Не знали, видимо, ни бравый военкоматовский капитан, ни мать Николая, ни сам новобранец Кожемякин, что судьба уготовила ему иной путь. Во главе пулеметного взвода он пройдет через Беларусь и Европу, будет трижды ранен, окажется на Дальнем Востоке и первым принесет в родную деревню долгожданную весть о Победе.
— Все начиналось так, как и говорил капитан из военкомата. Сначала я попал в Подмосковье. Но учиться там пришлось недолго. Вместе с другими новобранцами меня определили в пулеметный взвод. Я, конечно, очень старался, хотелось побыстрее попасть на фронт. Поэтому вскоре поражал мишени не хуже своего инструктора. На этом обучение и закончилось. В феврале 1944-го из нас, курсантов, сформировали пулеметный взвод, и получил я назначение на 1-й Белорусский фронт.
…В доме ветерана прохладно и тихо — так тихо, что слышно, как тикают ходики на столе.
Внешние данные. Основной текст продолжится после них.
===== src/design/slcl_pkg.sv =====
// Shared types and constants for the set-associative LRU cache lookup.
// Used by the top level and the way selector; depends on nothing.
`timescale 1ns / 1ps

package slcl_pkg;

  localparam int ADDR_W       = 32;
  localparam int TAG_W        = 32;
  localparam int STAMP_W      = 32;
  localparam int CNT_W        = 32;
  localparam int WAY_FIELD_W  = 3;
  localparam int WAY_LEAVES   = 2 ** WAY_FIELD_W;
  localparam int WAY_CNT_W    = WAY_FIELD_W + 1;
  localparam int OFFSET_W     = 5;
  localparam int INDEX_BITS_W = 4;
  localparam int WAYS_LOG2_W  = 2;
  localparam int SHAMT_W      = 6;

  localparam int CFG_IDX_W    = 2;
  localparam int CFG_DATA_W   = 5;

  localparam logic [CFG_IDX_W-1:0] REG_OFFSET_BITS = 2'd0;
  localparam logic [CFG_IDX_W-1:0] REG_INDEX_BITS  = 2'd1;
  localparam logic [CFG_IDX_W-1:0] REG_WAYS_LOG2   = 2'd2;

  localparam logic [OFFSET_W-1:0]     OFFSET_BITS_RST = 5'd4;
  localparam logic [INDEX_BITS_W-1:0] INDEX_BITS_RST  = 4'd6;
  localparam logic [WAYS_LOG2_W-1:0]  WAYS_LOG2_RST   = 2'd2;

  localparam int OUT_FIELDS_W = 1 + WAY_FIELD_W + 2 * CNT_W;
  localparam int OUT_DATA_W   = ((OUT_FIELDS_W + 7) / 8) * 8;
  localparam int OUT_PAD_W    = OUT_DATA_W - OUT_FIELDS_W;

  typedef struct packed {
    logic                   hit;
    logic [WAY_FIELD_W-1:0] way;
  } sel_t;

endpackage


===== src/design/slcl_way_sel.sv =====
// Way selection for one set row: tag match over the active ways and an LRU
// victim search as a three-level compare tree. Uses slcl_pkg.
`timescale 1ns / 1ps

module slcl_way_sel #(
  parameter int MAX_WAYS = 8
) (
  input  logic [MAX_WAYS-1:0]                  valid,
  input  logic [MAX_WAYS*slcl_pkg::STAMP_W-1:0] stamps,
  input  logic [MAX_WAYS*slcl_pkg::TAG_W-1:0]   tags,
  input  logic [slcl_pkg::TAG_W-1:0]            tag,
  input  logic [slcl_pkg::WAY_CNT_W-1:0]        way_cnt,
  output slcl_pkg::sel_t                        sel
);

  import slcl_pkg::*;

  localparam int KEY_W = STAMP_W + 1;

  logic                   hit;
  logic [WAY_FIELD_W-1:0] hit_way;
  logic [KEY_W-1:0]       key0 [WAY_LEAVES];
  logic [KEY_W-1:0]       key1 [WAY_LEAVES/2];
  logic [WAY_FIELD_W-1:0] idx1 [WAY_LEAVES/2];
  logic [KEY_W-1:0]       key2 [WAY_LEAVES/4];
  logic [WAY_FIELD_W-1:0] idx2 [WAY_LEAVES/4];
  logic [WAY_FIELD_W-1:0] victim;

  always_comb begin
    hit     = 1'b0;
    hit_way = '0;
    for (int w = MAX_WAYS - 1; w >= 0; w--) begin
      if (valid[w] && (tags[w*TAG_W +: TAG_W] == tag) && (WAY_CNT_W'(w) < way_cnt)) begin
        hit     = 1'b1;
        hit_way = WAY_FIELD_W'(w);
      end
    end
  end

  // Ways outside the active range get a key above any real stamp.
  for (genvar g = 0; g < WAY_LEAVES; g++) begin : g_leaf
    if (g < MAX_WAYS) begin : g_live
      assign key0[g] = (WAY_CNT_W'(g) < way_cnt) ? {1'b0, stamps[g*STAMP_W +: STAMP_W]}
                                                 : {1'b1, {STAMP_W{1'b1}}};
    end else begin : g_pad
      assign key0[g] = {1'b1, {STAMP_W{1'b1}}};
    end
  end

  // The higher way wins on equal keys, so ties go to the highest way.
  always_comb begin
    for (int n = 0; n < WAY_LEAVES / 2; n++) begin
      if (key0[2*n+1] <= key0[2*n]) begin
        key1[n] = key0[2*n+1];
        idx1[n] = WAY_FIELD_W'(2*n+1);
      end else begin
        key1[n] = key0[2*n];
        idx1[n] = WAY_FIELD_W'(2*n);
      end
    end
    for (int n = 0; n < WAY_LEAVES / 4; n++) begin
      if (key1[2*n+1] <= key1[2*n]) begin
        key2[n] = key1[2*n+1];
        idx2[n] = idx1[2*n+1];
      end else begin
        key2[n] = key1[2*n];
        idx2[n] = idx1[2*n];
      end
    end
    if (key2[1] <= key2[0]) begin
      victim = idx2[1];
    end else begin
      victim = idx2[0];
    end
  end

  assign sel.hit = hit;
  assign sel.way = hit ? hit_way : victim;

endmodule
А сам Николай Петрович подняться с дивана и дойти до серванта за документами и наградными книжками уже не может — тяжело. Незлобиво сетует мне:
— Где же это половинка моя запропастилась? Я теперь без нее как без рук, без ушей и без глаз. А ведь еще недавно и сам все мог.
Немного помолчав, откинувшись на подушки, продолжает рассказ — не любит Николай Петрович тишину. Тогда ему кажется, что один он на свете, и нет больше ни поддержки, ни помощи, и за спиной — никого. И предательская пуля вот-вот разорвет эту спрессованную тишину.
Первый раз он был ранен во время операции «Багратион».
— Мой пулеметный взвод выдерживал по 5—6 вражеских атак в день — фашисты не сдавались без боя, — вспоминает ветеран. — Мы, освобождая Минск, брали столицу в кольцо с юга. Ребята, хоть большинство из нас и были необстрелянными новобранцами, сражались храбро — ведь гитлеровцы, огрызаясь и сопротивляясь, отступали по всему фронту, и с каждым боем они освобождали хоть несколько метров родной белорусской земли. Фашисты сопротивлялись яростно и упорно, мы то поднимались в атаку, то снова залегали в окопах, отражая натиск врага. Как только сплошной гул стрельбы затихал, недоверчиво пересматривались: не любили мы эту обманчивую фронтовую тишину, нам она казалась предвестницей чего-то нехорошего.
24 ИЮНЯ 1944 года день выдался шумным. Они вели бои южнее Минска. Кожемякин не отходил от своего пулемета больше десяти часов кряду, все нажимая и нажимая на гашетку. Он уже оглох от звона постоянной стрельбы и грохота орудий. И вдруг правое бедро обожгло острой болью. В глазах сразу потемнело, но солдат подстегнул себя: слабак. И не отошел от пулемета. Товарищи наскоро перевязали рану, и Кожемякин снова отражал атаки, пока не потерял сознание.
— Очнулся я уже в полевом медсанбате, и молоденький хирург, улыбаясь, успокоил: «Повезло тебе, парень, осколок только по касательной задел мягкие ткани, еще свою часть догонишь». Так и случилось. Неделю отлежался в медсанбате, а потом догнал свою часть. — Николай Петрович снова делает попытки встать, чтобы показать мне документы о ранении, а может быть, проверить самого себя — не забыл ли чего, не перепутал ли даты. Я же, слушая его, поражаюсь: несмотря на возраст и нездоровье, он сохранил еще живость ума и отличную память.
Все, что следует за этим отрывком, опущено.